Median household income has increased 5.1% since February 2021 and 70.4% since January 2000.
Real house prices are 5.7 percent more expensive than in January 2000.
“We can use the RHPI to model shifts in income and interest rates and see how they either increase or decrease consumer house-buying power and affordability,” said Fleming. “When incomes rise and/or mortgage rates fall, consumer house-buying power increases.”
While unadjusted house prices are now 48.8% above the housing boom peak in 2006, real, house-buying power-adjusted house prices remain 25.8% below their 2006 housing boom peak.

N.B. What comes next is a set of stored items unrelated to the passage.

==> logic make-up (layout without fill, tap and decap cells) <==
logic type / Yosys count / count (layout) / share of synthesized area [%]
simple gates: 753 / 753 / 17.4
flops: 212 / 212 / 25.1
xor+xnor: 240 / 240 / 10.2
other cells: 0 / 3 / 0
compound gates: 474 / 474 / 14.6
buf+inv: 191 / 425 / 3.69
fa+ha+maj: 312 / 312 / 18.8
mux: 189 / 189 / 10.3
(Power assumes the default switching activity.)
### src/rtl/bam_seq_divider_if.sv
// ============================================================================
// Module      : bam_seq_divider_if
// Description : Valid/ready operand and result bundle for bam_seq_divider.
// Revision    : 1.0 - initial release
// ============================================================================
`default_nettype none

interface bam_seq_divider_if #(
    parameter int PW = 16,
    parameter int WW = 8
);
    logic          in_valid;
    logic          in_ready;
    logic [PW-1:0] dividend;
    logic [WW-1:0] divisor;
    logic          out_valid;
    logic          out_ready;
    logic [PW-1:0] quotient;
    logic [WW-1:0] remainder;
    logic          div_zero;

    modport master (
        output in_valid, dividend, divisor, out_ready,
        input  in_ready, out_valid, quotient, remainder, div_zero
    );

    modport slave (
        input  in_valid, dividend, divisor, out_ready,
        output in_ready, out_valid, quotient, remainder, div_zero
    );
endinterface

`default_nettype wire

### src/rtl/bam_seq_divider.sv
// ============================================================================
// Module      : bam_seq_divider
// Description : Iterative unsigned restoring divider, one quotient bit/clock.
// Revision    : 1.0 - initial release
// ============================================================================
`default_nettype none

module bam_seq_divider #(
    parameter int DW = 8,
    parameter int WW = 8,
    parameter int PW = DW + WW
) (
    input  wire                 clk,
    input  wire                 rst,
    bam_seq_divider_if.slave    bus
);
    localparam int CW = $clog2(PW + 1);
    localparam logic [CW-1:0] C_LAST = CW'(PW - 1);

    typedef enum logic [1:0] {
        ST_IDLE = 2'd0,
        ST_BUSY = 2'd1,
        ST_DONE = 2'd2
    } state_t;

    state_t        state_q, state_d;
    logic [CW-1:0] cnt_q, cnt_d;
    logic [PW-1:0] dvd_q, dvd_d;
    logic [WW-1:0] dsr_q, dsr_d;
    logic [WW:0]   rem_q, rem_d;
    logic [PW-1:0] quo_q, quo_d;
    logic          dz_q, dz_d;

    logic [WW:0]   w_shift;
    logic          w_fits;

    // Partial remainder carries one extra bit so the trial shift never overflows.
    assign w_shift = {rem_q[WW-1:0], dvd_q[PW-1]};
    assign w_fits  = (w_shift >= {1'b0, dsr_q});

    always_comb begin
        state_d = state_q;
        cnt_d   = cnt_q;
        dvd_d   = dvd_q;
        dsr_d   = dsr_q;
        rem_d   = rem_q;
        quo_d   = quo_q;
        dz_d    = dz_q;

        case (state_q)
            ST_IDLE: begin
                if (bus.in_valid) begin
                    if (bus.divisor == '0) begin
                        quo_d   = '1;
                        rem_d   = {1'b0, bus.dividend[WW-1:0]};
                        dz_d    = 1'b1;
                        state_d = ST_DONE;
                    end else begin
                        dvd_d   = bus.dividend;
                        dsr_d   = bus.divisor;
                        rem_d   = '0;
                        quo_d   = '0;
                        cnt_d   = '0;
                        dz_d    = 1'b0;
                        state_d = ST_BUSY;
                    end
                end
            end
            ST_BUSY: begin
                dvd_d = {dvd_q[PW-2:0], 1'b0};
                if (w_fits) begin
                    rem_d = w_shift - {1'b0, dsr_q};
                    quo_d = {quo_q[PW-2:0], 1'b1};
                end else begin
                    rem_d = w_shift;
                    quo_d = {quo_q[PW-2:0], 1'b0};
                end
                cnt_d = cnt_q + CW'(1);
                if (cnt_q == C_LAST) begin
                    state_d = ST_DONE;
                end
            end
            ST_DONE: begin
                if (bus.out_ready) begin
                    state_d = ST_IDLE;
                end
            end
            default: begin
                state_d = ST_IDLE;
            end
        endcase
    end

    always_ff @(posedge clk or posedge rst) begin
        if (rst) begin
            state_q <= ST_IDLE;
            cnt_q   <= '0;
            dvd_q   <= '0;
            dsr_q   <= '0;
            rem_q   <= '0;
            quo_q   <= '0;
            dz_q    <= 1'b0;
        end else begin
            state_q <= state_d;
            cnt_q   <= cnt_d;
            dvd_q   <= dvd_d;
            dsr_q   <= dsr_d;
            rem_q   <= rem_d;
            quo_q   <= quo_d;
            dz_q    <= dz_d;
        end
    end

    assign bus.in_ready  = (state_q == ST_IDLE);
    assign bus.out_valid = (state_q == ST_DONE);
    assign bus.quotient  = quo_q;
    assign bus.remainder = rem_q[WW-1:0];
    assign bus.div_zero  = dz_q;

endmodule

`default_nettype wire

### src/flat_wrapper.sv
// flat-port wrapper written by rule: the top's interface ports become plain ports
module bam_seq_divider_flat 
#(
    parameter int DW = 8,
    parameter int WW = 8,
    parameter int PW = DW + WW
)
  (clk, rst, bus_in_valid, bus_dividend, bus_divisor, bus_out_ready, bus_in_ready, bus_out_valid, bus_quotient, bus_remainder, bus_div_zero);
  bam_seq_divider_if #(.PW(PW), .WW(WW)) bus_i ();
  input  wire clk;
  input  wire rst;
  input wire logic [$bits(bus_i.in_valid)-1:0] bus_in_valid;
  input wire logic [$bits(bus_i.dividend)-1:0] bus_dividend;
  input wire logic [$bits(bus_i.divisor)-1:0] bus_divisor;
  input wire logic [$bits(bus_i.out_ready)-1:0] bus_out_ready;
  output wire logic [$bits(bus_i.in_ready)-1:0] bus_in_ready;
  output wire logic [$bits(bus_i.out_valid)-1:0] bus_out_valid;
  output wire logic [$bits(bus_i.quotient)-1:0] bus_quotient;
  output wire logic [$bits(bus_i.remainder)-1:0] bus_remainder;
  output wire logic [$bits(bus_i.div_zero)-1:0] bus_div_zero;
  assign bus_i.in_valid = bus_in_valid;
  assign bus_i.dividend = bus_dividend;
  assign bus_i.divisor = bus_divisor;
  assign bus_i.out_ready = bus_out_ready;
  assign bus_in_ready = bus_i.in_ready;
  assign bus_out_valid = bus_i.out_valid;
  assign bus_quotient = bus_i.quotient;
  assign bus_remainder = bus_i.remainder;
  assign bus_div_zero = bus_i.div_zero;
  bam_seq_divider #(.DW(DW), .WW(WW), .PW(PW)) u_core (.clk(clk), .rst(rst), .bus(bus_i));
endmodule
### config.mk
export PLATFORM = sky130hd
export DESIGN_NAME = bam_seq_divider_flat
export DESIGN_NICKNAME = d
export VERILOG_FILES = /design/src/rtl/bam_seq_divider_if.sv /design/src/rtl/bam_seq_divider.sv /design/src/flat_wrapper.sv
export SDC_FILE = /design/constraint.sdc
export NUM_CORES = 1
export LEC_CHECK = 0
export CAP_MARGIN = 10
export CORE_MARGIN = 2
export CORE_UTILIZATION = 50
export CTS_BUF_LIST = sky130_fd_sc_hd__clkbuf_16
export CTS_CLUSTER_SIZE = 12
export DETAILED_ROUTE_END_ITERATION = 10
export PLACE_DENSITY = 0.76
export REMOVE_ABC_BUFFERS = 1
export SLEW_MARGIN = 20
export SYNTH_ARGS = -nofsm -noshare
export SYNTH_HDL_FRONTEND = slang
export SYNTH_SLANG_ARGS = --single-unit
### constraint.sdc
create_clock -name clk -period 2.48 [get_ports clk]
set_input_delay 0.496 -clock clk [delete_from_list [all_inputs] [get_ports clk]]
set_output_delay 0.496 -clock clk [all_outputs]
set_load 0.02 [all_outputs]
-- Yosys cells after proc, flatten, opt, wreduce, memory -nomap -nowiden
Index checks and enable logic that the tools add are counted.
- bits in registers: 56
- input port bits: 28
- output and inout bits: 27
- word-level logic and storage cells: 46
- add/sub/neg operators: 2
- order comparisons: 1
- equality and inequality tests: 7
- muxes and demuxes: 20
- bitwise operators: 1
- reductions and logical operators: 8
- operator list (operator ; number):
    16-bit 2-to-1 mux ; 4
    16-bit one-hot mux with 2 select lines ; 2
    8-bit 2-to-1 mux ; 3
    8-bit one-hot mux with 2 select lines ; 1
    5-bit 2-to-1 mux ; 2
    5-bit one-hot mux with 2 select lines ; 1
    9-bit by 8-bit greater-or-equal comparator with 1-bit output ; 1
    3-bit AND reduction ; 3
    8-bit logical NOT ; 1
    2-bit 2-to-1 mux ; 4
    8-bit subtractor ; 1
    2-bit != test, second input constant ; 3
    2-bit one-hot mux with 3 select lines ; 1
    5-bit by 1-bit adder with 5-bit output, second input constant ; 1
    5-bit by 4-bit equality test with 1-bit output, second input constant ; 1
    2-bit AND reduction ; 2
    2-bit by 1-bit equality test with 1-bit output, second input constant ; 1
    2-bit equality test, second input constant ; 1
    2-bit logical NOT ; 1
    1-bit 2-to-1 mux ; 2
    2-bit by 1-bit != test with 1-bit output, second input constant ; 1
    2-bit nonzero test ; 1
    1-bit inverter ; 1

-- Logic depth before layout (Yosys ltp)
Gate-level depths: netlist of the first run.
- depth in word-level cells: 4
- mapped depth: 9
- gate-level depth less buffers: 9

-- Worst setup path after synthesis of the first run
OpenSTA, ideal clock, no wires.
- path kind: register -> register
- start point: reg u_core.rem_q[2]
- end point: reg u_core.rem_q[1]
- setup time: 0.075 ns
- data arrival time: 2.139 ns
- required time: 2.405 ns
- slack: 0.266 ns
- stages on the path, launching flop included: 8
- path buffers: 0
- clock period less this slack: 2.214 ns
- cells stage by stage: dfrtp_1 ha_1 a21o_1 a21oi_4 o21ai_2 a41oi_4 mux2_2 o21ai_2
- word-level cells in the longest chain between the ends: 3
- ends and longest elaborated chain (item ; RTL line ; source):
    start: declaration ; bam_seq_divider.sv:30 ; logic [WW:0] rem_q, rem_d;
    start signal: assignment ; bam_seq_divider.sv:108 ; rem_q <= rem_d;
    9-bit by 8-bit greater-or-equal comparator with 1-bit output ; bam_seq_divider.sv:39 ; assign w_fits = (w_shift >= {1'b0, dsr_q});
    8-bit 2-to-1 mux ; bam_seq_divider.sv:71 ; if (w_fits) begin
    8-bit one-hot mux with 2 select lines ; bam_seq_divider.sv:50 ; case (state_q)
Every way passes these cells.
A chain may end at the register's enable or synchronous reset.

-- Worst setup path in the final report of the first run
- start point: reg u_core.rem_q[2]
- end point: reg u_core.rem_q[3]
- word-level cells in the longest chain between the ends: 3
- elaborated cells between the ends (all ways): 4
- classes of those cells: add/sub (1); order compare (1); mux (2)
- ends and longest elaborated chain (item ; RTL line):
    8-bit subtractor / 9-bit by 8-bit greater-or-equal comparator with 1-bit output (equally long branches) ; bam_seq_divider.sv:72, bam_seq_divider.sv:39
    8-bit 2-to-1 mux * ; bam_seq_divider.sv:71
    8-bit one-hot mux with 2 select lines * ; bam_seq_divider.sv:50
Every way passes the cells marked *; elsewhere a longest branch is shown, timed or not.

“In the latest RHPI report reflecting February 2022 data, the 30-year, fixed mortgage rate stood at 3.8 percent. Since then, rates have increased sharply, breaking the 5-percent barrier in mid-April. The increase in rates since February reduced house-buying power by $60,000,” said Fleming. “If the average mortgage rate reached 5.5 percent, assuming a 5 percent down payment and average household income of approximately $70,800, house-buying power falls by an additional $21,000. If rates increased even higher to 6.0 percent, house-buying power would fall by $40,000 compared with 5.0 percent.”
The five states with the greatest year-over-year increase in the RHPI are Florida (+43.1%), South Carolina (+42.8%), Arizona (+39%), Georgia (+38.8%) and Connecticut (+35.8%). There were no states with a year-over-year decrease in the RHPI.
“Rising mortgage rates impact affordability, but historical context is important. An average 30-year, fixed mortgage rate of 5.5 percent is still well below the historical average of nearly 8 percent. Even with mortgage rates at 5.5 percent, house-buying power is over $360,000, which is still strong and at the same level as 2018,” said Fleming. “Recency bias may have many thinking that rates below 3 percent and house-buying power above $450,000 is normal, but it is anything but normal from a historical perspective. The last two years were the exception, not the rule, and the housing market is adjusting to a not-so-new normal.”
Among the Core Based Statistical Areas (CBSAs) tracked by First American, the five markets with the greatest year-over-year increase in the RHPI are Charlotte, N.C. (+46.1%); Raleigh, N.C. (+42.4%); Phoenix, Ariz. (+41.3%); Tampa, Fla. (+39.6%); and Jacksonville, Fla. (+39.1%). Among the Core Based Statistical Areas (CBSAs) tracked by First American, there were no markets with a year-over-year decrease in the RHPI.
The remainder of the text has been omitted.